Tensions rise over Concert in the Cornfield contracts

By Ryne Turke on February 5, 2015 at 10:29pm

Local boyscouts sit in on South Jacksonville meeting

Concert agreements for the 2015 Concert in the Cornfield were approved by South Jacksonville board members last night, but it wasn’t an easy task.

According to the contract, the headliner will receive $40,000 and the broker will get $4,000. Additional costs for the concert include an opening act, sound stage and stage unit.

Village President Gordon Jumper says the terms and conditions of the current contract will save the village over $20,000 from last year’s price.

Not all the trustee members were on board with the contract though. Kem Wilson voiced her concerns on the matter.

“First of all I believe it is done behind closed doors, it is never brought to a committee and things are discussed before our trustees have any knowledge about it,” says Wilson.

“I feel like sometime its just jammed down our throat. We didn’t know anything about this deadline and there was no discussion with the board about it before tonight. We have gone in the hole every single year and I think we need to have a committee meeting to talk about these things.”

Jumper says the lengthy discussion allowed for details to be clarified about the contracts. He feels the most common issue with the Concert in the Cornfield revolves around understanding the nature and funding of the event.

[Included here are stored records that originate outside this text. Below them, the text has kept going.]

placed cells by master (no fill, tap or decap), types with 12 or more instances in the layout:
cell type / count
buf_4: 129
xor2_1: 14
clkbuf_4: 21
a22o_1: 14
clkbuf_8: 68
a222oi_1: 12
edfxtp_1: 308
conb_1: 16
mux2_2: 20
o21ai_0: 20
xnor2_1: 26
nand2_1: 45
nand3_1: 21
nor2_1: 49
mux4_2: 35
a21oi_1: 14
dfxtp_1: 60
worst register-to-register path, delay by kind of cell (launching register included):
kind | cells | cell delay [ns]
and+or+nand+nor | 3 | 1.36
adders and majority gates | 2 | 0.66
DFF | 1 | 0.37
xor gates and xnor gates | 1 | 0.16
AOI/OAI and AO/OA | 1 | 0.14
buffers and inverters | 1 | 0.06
`config.mk`:
```
export PLATFORM = sky130hd
export DESIGN_NAME = madd_core
export DESIGN_NICKNAME = d
export VERILOG_FILES = /design/src/verilog/madd_pkg.sv /design/src/verilog/regfile_3r1w_sync.sv /design/src/verilog/write_port_bypass.sv /design/src/verilog/madd_combine.sv /design/src/verilog/madd_core.sv
export VERILOG_INCLUDE_DIRS = /design/src /design/src/verilog
export SDC_FILE = /design/constraint.sdc
export NUM_CORES = 2
export LEC_CHECK = 0
export BUFFER_PORTS_ARGS = -buffer_cell sky130_fd_sc_hd__buf_2
export CELL_PAD_IN_SITES_DETAIL_PLACEMENT = 1
export CELL_PAD_IN_SITES_GLOBAL_PLACEMENT = 1
export CORE_UTILIZATION = 56
export DETAILED_ROUTE_END_ITERATION = 12
export PLACE_DENSITY = 0.77
export SLEW_MARGIN = 20
export SYNTH_ARGS = -nofsm -noshare
export SYNTH_HDL_FRONTEND = slang
export SYNTH_SLANG_ARGS = --single-unit
export TNS_END_PERCENT = 100
```
`constraint.sdc`:
```
create_clock -name clk_i -period 12 [get_ports clk_i]
set_clock_uncertainty 0.2 [all_clocks]
set_input_delay 0 -clock clk_i [delete_from_list [all_inputs] [get_ports clk_i]]
set_output_delay 0 -clock clk_i [all_outputs]
set_load 0.01 [all_outputs]
```
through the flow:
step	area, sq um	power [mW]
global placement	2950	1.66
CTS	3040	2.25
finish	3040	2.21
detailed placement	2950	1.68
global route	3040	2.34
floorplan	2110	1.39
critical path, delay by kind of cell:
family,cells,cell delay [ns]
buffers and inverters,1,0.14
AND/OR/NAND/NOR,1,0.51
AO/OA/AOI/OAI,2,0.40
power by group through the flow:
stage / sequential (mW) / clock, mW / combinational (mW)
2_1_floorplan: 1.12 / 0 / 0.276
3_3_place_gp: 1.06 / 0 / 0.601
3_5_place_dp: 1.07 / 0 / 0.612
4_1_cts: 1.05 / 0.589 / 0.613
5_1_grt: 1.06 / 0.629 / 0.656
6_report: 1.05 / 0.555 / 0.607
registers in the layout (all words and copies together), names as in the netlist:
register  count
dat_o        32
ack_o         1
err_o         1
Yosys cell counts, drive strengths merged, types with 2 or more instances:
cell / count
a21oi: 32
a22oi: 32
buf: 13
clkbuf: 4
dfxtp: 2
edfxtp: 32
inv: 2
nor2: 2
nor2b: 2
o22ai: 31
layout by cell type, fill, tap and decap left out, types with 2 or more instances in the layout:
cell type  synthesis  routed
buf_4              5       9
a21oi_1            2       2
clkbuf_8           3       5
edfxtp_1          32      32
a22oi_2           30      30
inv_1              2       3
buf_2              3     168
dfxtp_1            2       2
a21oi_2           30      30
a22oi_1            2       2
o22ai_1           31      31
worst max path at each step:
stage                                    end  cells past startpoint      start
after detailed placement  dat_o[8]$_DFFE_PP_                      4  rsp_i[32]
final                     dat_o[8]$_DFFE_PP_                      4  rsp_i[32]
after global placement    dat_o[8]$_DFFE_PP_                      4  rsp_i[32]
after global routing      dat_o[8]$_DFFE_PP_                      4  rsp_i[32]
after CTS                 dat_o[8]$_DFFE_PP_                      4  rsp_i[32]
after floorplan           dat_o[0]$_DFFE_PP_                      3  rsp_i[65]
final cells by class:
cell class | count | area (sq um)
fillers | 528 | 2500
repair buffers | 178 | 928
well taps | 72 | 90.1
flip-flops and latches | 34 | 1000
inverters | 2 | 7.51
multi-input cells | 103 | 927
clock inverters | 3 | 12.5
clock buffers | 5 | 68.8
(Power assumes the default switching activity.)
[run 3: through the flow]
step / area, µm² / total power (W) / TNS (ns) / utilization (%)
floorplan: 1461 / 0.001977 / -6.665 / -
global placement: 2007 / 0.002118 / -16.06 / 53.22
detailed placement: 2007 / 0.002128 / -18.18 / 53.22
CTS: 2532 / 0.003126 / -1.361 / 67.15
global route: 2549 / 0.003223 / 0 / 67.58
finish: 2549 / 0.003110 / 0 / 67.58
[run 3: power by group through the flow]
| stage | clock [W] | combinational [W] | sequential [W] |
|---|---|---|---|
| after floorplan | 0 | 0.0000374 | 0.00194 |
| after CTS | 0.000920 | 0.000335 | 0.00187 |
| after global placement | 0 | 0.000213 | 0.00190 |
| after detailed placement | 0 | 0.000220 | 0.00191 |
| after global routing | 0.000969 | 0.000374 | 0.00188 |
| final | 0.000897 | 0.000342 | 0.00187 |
[src/dz_scan.sv]
`timescale 1ns/1ps

module dz_scan (
    input  logic             clk,
    input  logic             rst,
    input  dz_pkg::dz_ctrl_t ctrl,
    output logic             scan_req,
    output dz_pkg::dz_idx_t  scan_row,
    input  dz_pkg::dz_cell_t ram_rdata,
    output dz_pkg::dz_row_t  row,
    output dz_pkg::dz_row_t  colg,
    output dz_pkg::dz_row_t  colr
);
    import dz_pkg::*;

    dz_cyc_t  cyc;
    dz_idx_t  row_idx;   // row on display now
    dz_row_t  rom_green;
    dz_cell_t pick;
    dz_cell_t next_cell;

    assign scan_row = row_idx + 3'd1;  // wraps 7 -> 0
    assign scan_req = ctrl.enable && cyc == '0;

    glyph_rom u_glyph_rom (
        .frame   (ctrl.frame),
        .row_idx (scan_row),
        .green   (rom_green)
    );

    always_comb
    begin
        if (ctrl.src_ram)
        begin
            pick.green = ram_rdata.green;
            pick.red   = ram_rdata.red | (ctrl.alarm ? ram_rdata.green : 8'h00);
        end
        else
        begin
            pick.green = rom_green;
            pick.red   = ctrl.alarm ? rom_green : 8'h00;  // alarm turns green to orange
        end
    end

    always_ff @(posedge clk or posedge rst)
    begin
        if (rst)
            cyc <= '0;
        else if (cyc == dz_cyc_t'(ROW_CYCLES - 1))
            cyc <= '0;
        else
            cyc <= cyc + 1'b1;
    end

    // ram data valid one cycle after the request
    always_ff @(posedge clk)
    begin
        if (cyc == dz_cyc_t'(1))
            next_cell <= pick;
    end

    always_ff @(posedge clk or posedge rst)
    begin
        if (rst)
        begin
            row_idx <= '0;
            row     <= '1;
            colg    <= '0;
            colr    <= '0;
        end
        else if (!ctrl.enable)
        begin
            row_idx <= '0;
            row     <= '1;  // blank
            colg    <= '0;
            colr    <= '0;
        end
        else if (cyc == dz_cyc_t'(ROW_CYCLES - 1))
        begin
            row_idx <= scan_row;
            row     <= ~(dz_row_t'(1) << scan_row);
            colg    <= next_cell.green;
            colr    <= next_cell.red;
        end
    end

endmodule
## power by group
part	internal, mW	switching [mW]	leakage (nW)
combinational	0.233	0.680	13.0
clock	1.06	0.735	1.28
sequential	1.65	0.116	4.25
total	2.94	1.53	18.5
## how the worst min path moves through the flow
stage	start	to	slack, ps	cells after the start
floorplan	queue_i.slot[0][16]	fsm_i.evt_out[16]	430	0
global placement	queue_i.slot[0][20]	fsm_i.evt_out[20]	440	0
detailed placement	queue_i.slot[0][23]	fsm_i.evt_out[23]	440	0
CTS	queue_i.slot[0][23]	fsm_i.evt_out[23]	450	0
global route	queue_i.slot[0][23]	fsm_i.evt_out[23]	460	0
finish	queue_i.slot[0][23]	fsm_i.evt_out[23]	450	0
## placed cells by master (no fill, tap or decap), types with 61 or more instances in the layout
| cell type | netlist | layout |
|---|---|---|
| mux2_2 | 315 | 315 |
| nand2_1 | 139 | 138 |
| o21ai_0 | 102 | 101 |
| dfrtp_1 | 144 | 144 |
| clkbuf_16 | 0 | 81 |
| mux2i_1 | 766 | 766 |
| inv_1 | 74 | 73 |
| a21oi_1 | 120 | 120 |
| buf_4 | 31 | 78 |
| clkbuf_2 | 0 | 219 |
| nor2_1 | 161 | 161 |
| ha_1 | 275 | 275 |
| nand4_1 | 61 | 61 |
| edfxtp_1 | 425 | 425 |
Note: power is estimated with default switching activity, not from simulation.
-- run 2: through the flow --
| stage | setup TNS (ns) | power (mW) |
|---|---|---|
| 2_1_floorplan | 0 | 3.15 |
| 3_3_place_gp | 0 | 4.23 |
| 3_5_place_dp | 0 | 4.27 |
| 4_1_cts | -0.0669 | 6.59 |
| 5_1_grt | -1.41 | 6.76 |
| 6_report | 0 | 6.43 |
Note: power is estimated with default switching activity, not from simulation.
### config.mk
export PLATFORM = sky130hd
export DESIGN_NAME = mem_bank_decode
export DESIGN_NICKNAME = d
export VERILOG_FILES = /design/src/rtl/mem_pkg.sv /design/src/rtl/mem_bank_decode.sv
export SDC_FILE = /design/constraint.sdc
export NUM_CORES = 1
export LEC_CHECK = 0
export BUFFER_PORTS_ARGS = -buffer_cell sky130_fd_sc_hd__buf_2
export CORE_AREA = 4 4 149 151
export CTS_BUF_LIST = sky130_fd_sc_hd__clkbuf_8 sky130_fd_sc_hd__clkbuf_16
export DETAILED_ROUTE_END_ITERATION = 8
export DIE_AREA = 0 0 153 155
export PLACE_DENSITY = 0.61
export SYNTH_ARGS = -nofsm -noshare
export SYNTH_HDL_FRONTEND = slang
export SYNTH_SLANG_ARGS = --single-unit
### constraint.sdc
create_clock -name clk_i -period 4.27 [get_ports clk_i]
set_input_delay 1.281 -clock clk_i [delete_from_list [all_inputs] [get_ports clk_i]]
set_output_delay 1.281 -clock clk_i [all_outputs]
set_load 0.01 [all_outputs]
File: src/verilog/trafgen_pkg.sv
// Shared register map, field widths and trace entry type of the traffic generator MMIO block
`default_nettype none

package trafgen_pkg;

   // ------------------------------------------------------------------------
   // Widths
   // ------------------------------------------------------------------------
   localparam int AXIL_ADDR_W = 32;
   localparam int AXIL_DATA_W = 32;
   localparam int AXIL_STRB_W = AXIL_DATA_W / 8;
   localparam int ID_W        = 5;    // Engine transaction ID
   localparam int CYCLE_W     = 32;   // Cycle stamp
   localparam int HOST_ADDR_W = 64;
   localparam int WRAP_LEN_W  = 4;
   localparam int TRACE_DEPTH = 256;  // Entries per trace memory
   localparam int TRACE_PTR_W = $clog2(TRACE_DEPTH);

   typedef struct packed {
      logic [ID_W-1:0]    id;
      logic [CYCLE_W-1:0] cycle;
   } trace_entry_t;

   // ------------------------------------------------------------------------
   // Register addresses, one word each
   // ------------------------------------------------------------------------
   localparam logic [AXIL_ADDR_W-1:0] A_CONTROL      = 32'h00;
   localparam logic [AXIL_ADDR_W-1:0] A_USER_STATUS  = 32'h30;  // RO
   localparam logic [AXIL_ADDR_W-1:0] A_USER_CONTROL = 32'h34;
   localparam logic [AXIL_ADDR_W-1:0] A_USER_MODE    = 32'h38;
   localparam logic [AXIL_ADDR_W-1:0] A_TT_RD_CMD    = 32'h44;  // Pops read trace
   localparam logic [AXIL_ADDR_W-1:0] A_TT_WR_CMD    = 32'h4C;  // Pops write trace
   localparam logic [AXIL_ADDR_W-1:0] A_TT_ARID      = 32'h54;
   localparam logic [AXIL_ADDR_W-1:0] A_TT_AWID      = 32'h58;
   localparam logic [AXIL_ADDR_W-1:0] A_RD_PATTERN   = 32'h64;
   localparam logic [AXIL_ADDR_W-1:0] A_RD_NUMBER    = 32'h68;
   localparam logic [AXIL_ADDR_W-1:0] A_WR_PATTERN   = 32'h6C;
   localparam logic [AXIL_ADDR_W-1:0] A_WR_NUMBER    = 32'h70;
   localparam logic [AXIL_ADDR_W-1:0] A_SRC_L        = 32'h74;
   localparam logic [AXIL_ADDR_W-1:0] A_SRC_H        = 32'h78;
   localparam logic [AXIL_ADDR_W-1:0] A_TGT_L        = 32'h7C;
   localparam logic [AXIL_ADDR_W-1:0] A_TGT_H        = 32'h80;
   localparam logic [AXIL_ADDR_W-1:0] A_SOFT_RESET   = 32'h8C;

   localparam logic [AXIL_DATA_W-1:0] DEFAULT_RDATA = 32'h5a5aa5a5;  // Unmapped reads

   // Bit positions
   localparam int CTRL_START_BIT         = 0;
   localparam int CTRL_IDLE_BIT          = 2;
   localparam int CTRL_READY_BIT         = 3;
   localparam int UCTRL_ENGINE_START_BIT = 0;
   localparam int UCTRL_FINISH_DUMP_BIT  = 1;
   localparam int MODE_WRAP_BIT          = 0;
   localparam int MODE_LEN_LSB           = 8;

endpackage

`default_nettype wire
File: src/verilog/cfg_regs.sv
// Configuration registers with byte strobes and soft reset, plus the MMIO read multiplexer
`default_nettype none

module cfg_regs (
   input  logic                               clk,
   input  logic                               resetn,
   // From the MMIO port
   input  logic                               reg_wr_en,
   input  logic [trafgen_pkg::AXIL_ADDR_W-1:0] reg_wr_addr,
   input  logic [trafgen_pkg::AXIL_DATA_W-1:0] reg_wr_data,
   input  logic [trafgen_pkg::AXIL_STRB_W-1:0] reg_wr_strb,
   input  logic                               reg_rd_en,
   input  logic [trafgen_pkg::AXIL_ADDR_W-1:0] reg_rd_addr,
   output logic [trafgen_pkg::AXIL_DATA_W-1:0] reg_rd_data,
   // Status from run control and the traces
   input  logic [trafgen_pkg::AXIL_DATA_W-1:0] status_word,
   input  logic                               ready,
   input  logic                               idle,
   input  trafgen_pkg::trace_entry_t          rd_entry,
   input  trafgen_pkg::trace_entry_t          wr_entry,
   // Control outputs
   output logic                               start_bit,
   output logic                               engine_bit,
   output logic                               finish_dump,
   output logic                               soft_reset,
   output logic                               rd_pop,
   output logic                               wr_pop,
   // Engine configuration
   output logic                               wrap_mode,
   output logic [trafgen_pkg::WRAP_LEN_W-1:0]  wrap_len,
   output logic [trafgen_pkg::AXIL_DATA_W-1:0] rd_pattern,
   output logic [trafgen_pkg::AXIL_DATA_W-1:0] rd_number,
   output logic [trafgen_pkg::AXIL_DATA_W-1:0] wr_pattern,
   output logic [trafgen_pkg::AXIL_DATA_W-1:0] wr_number,
   output logic [trafgen_pkg::HOST_ADDR_W-1:0] source_address,
   output logic [trafgen_pkg::HOST_ADDR_W-1:0] target_address
);
   import trafgen_pkg::*;

   logic                   start_q;       // CONTROL start, the only stored bit
   logic [AXIL_DATA_W-1:0] user_ctrl_q;
   logic [AXIL_DATA_W-1:0] user_mode_q;
   logic [AXIL_DATA_W-1:0] soft_reset_q;
   logic [AXIL_DATA_W-1:0] ctrl_rd;

   // Byte-strobe merge of the write data into a current word
   function automatic logic [AXIL_DATA_W-1:0] merge(input logic [AXIL_DATA_W-1:0] cur);
      logic [AXIL_DATA_W-1:0] res;
      res = cur;
      for (int b = 0; b < AXIL_STRB_W; b++) begin
         if (reg_wr_strb[b])
            res[b*8 +: 8] = reg_wr_data[b*8 +: 8];
      end
      return res;
   endfunction

   // ------------------------------------------------------------------------
   // Register writes
   // ------------------------------------------------------------------------
   always_ff @(posedge clk) begin
      if (!resetn || soft_reset) begin  // Soft reset also clears itself
         start_q        <= 1'b0;
         user_ctrl_q    <= '0;
         user_mode_q    <= '0;
         rd_pattern     <= '0;
         rd_number      <= '0;
         wr_pattern     <= '0;
         wr_number      <= '0;
         source_address <= '0;
         target_address <= '0;
         soft_reset_q   <= '0;
      end else if (reg_wr_en) begin
         case (reg_wr_addr)
            A_CONTROL:      start_q <= reg_wr_strb[0] ? reg_wr_data[CTRL_START_BIT] : start_q;
            A_USER_CONTROL: user_ctrl_q  <= merge(user_ctrl_q);
            A_USER_MODE:    user_mode_q  <= merge(user_mode_q);
            A_RD_PATTERN:   rd_pattern   <= merge(rd_pattern);
            A_RD_NUMBER:    rd_number    <= merge(rd_number);
            A_WR_PATTERN:   wr_pattern   <= merge(wr_pattern);
            A_WR_NUMBER:    wr_number    <= merge(wr_number);
            A_SRC_L:        source_address[31:0]  <= merge(source_address[31:0]);
            A_SRC_H:        source_address[63:32] <= merge(source_address[63:32]);
            A_TGT_L:        target_address[31:0]  <= merge(target_address[31:0]);
            A_TGT_H:        target_address[63:32] <= merge(target_address[63:32]);
            A_SOFT_RESET:   soft_reset_q <= merge(soft_reset_q);
            default: ;  // RO or unmapped
         endcase
      end
   end

   assign start_bit   = start_q;
   assign engine_bit  = user_ctrl_q[UCTRL_ENGINE_START_BIT];
   assign finish_dump = user_ctrl_q[UCTRL_FINISH_DUMP_BIT];
   assign soft_reset  = soft_reset_q[0];
   assign wrap_mode   = user_mode_q[MODE_WRAP_BIT];
   assign wrap_len    = user_mode_q[MODE_LEN_LSB +: WRAP_LEN_W];

   // Trace data reads pop, ID reads only peek
   assign rd_pop = reg_rd_en && (reg_rd_addr == A_TT_RD_CMD);
   assign wr_pop = reg_rd_en && (reg_rd_addr == A_TT_WR_CMD);

   // ------------------------------------------------------------------------
   // Read multiplexer
   // ------------------------------------------------------------------------
   always_comb begin
      ctrl_rd                 = '0;
      ctrl_rd[CTRL_START_BIT] = start_q;
      ctrl_rd[CTRL_IDLE_BIT]  = idle;
      ctrl_rd[CTRL_READY_BIT] = ready;
   end

   always_comb begin
      case (reg_rd_addr)
         A_CONTROL:      reg_rd_data = ctrl_rd;
         A_USER_STATUS:  reg_rd_data = status_word;
         A_USER_CONTROL: reg_rd_data = user_ctrl_q;
         A_USER_MODE:    reg_rd_data = user_mode_q;
         A_TT_RD_CMD:    reg_rd_data = rd_entry.cycle;
         A_TT_WR_CMD:    reg_rd_data = wr_entry.cycle;
         A_TT_ARID:      reg_rd_data = {{(AXIL_DATA_W-ID_W){1'b0}}, rd_entry.id};
         A_TT_AWID:      reg_rd_data = {{(AXIL_DATA_W-ID_W){1'b0}}, wr_entry.id};
         A_RD_PATTERN:   reg_rd_data = rd_pattern;
         A_RD_NUMBER:    reg_rd_data = rd_number;
         A_WR_PATTERN:   reg_rd_data = wr_pattern;
         A_WR_NUMBER:    reg_rd_data = wr_number;
         A_SRC_L:        reg_rd_data = source_address[31:0];
         A_SRC_H:        reg_rd_data = source_address[63:32];
         A_TGT_L:        reg_rd_data = target_address[31:0];
         A_TGT_H:        reg_rd_data = target_address[63:32];
         A_SOFT_RESET:   reg_rd_data = soft_reset_q;
         default:        reg_rd_data = DEFAULT_RDATA;
      endcase
   end

endmodule

`default_nettype wire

“There is a presumption on the part of many and some board members that all the money we spend comes out of the general fund. This particular project is funded by ticket sales, beverage sales, food sales, merchandise sales and a contribution has been made over the last few year’s from the tourism fund. That is funded by the hotel and motel tax,” says Jumper.

“The expenditures are prescribed to be limited to those expenditures that bring people from outside the community, into the community.”

Jumper adds that the entire community benefits from the annual concert.

“We are bringing in people from around the community and outside the state. I think most hospitality vendors like hotels, restaurants and bars are happy when the concert comes because they all prosper from that two night event,” says Jumper.

“The money made available for the concert is being spent out of restricted funds that are just for these type of events.”

Before the meeting got underway, Robert Strang addressed the board to discuss annexation of an eight-acre piece of land that he and his wife Janet purchased, west of Diamond and south of Victoria.

As part of the comprehensive plan, the board asked for Strang to provide 40 feet of right-of-way and two 15 foot utility easements. This would allow for the extension of Orlando from its current location to an intersection at Vandalia. The same right-of way would be asked for the south side of the property.

Jumper says that Strang was hesitant in giving up that much property to the village without compensation.

“We are not asking for any title to any land. We are simply asking for a surface right-of-way to build a road in the future and public utility easements to build water and sewer lines in the future,” says Jumper.

“Frankly, unless they anticipate on developing the property, it is unlikely there will be a road built or public utilities installed.”

Whatever decision the Strang’s make will be reviewed by the Plans Commission.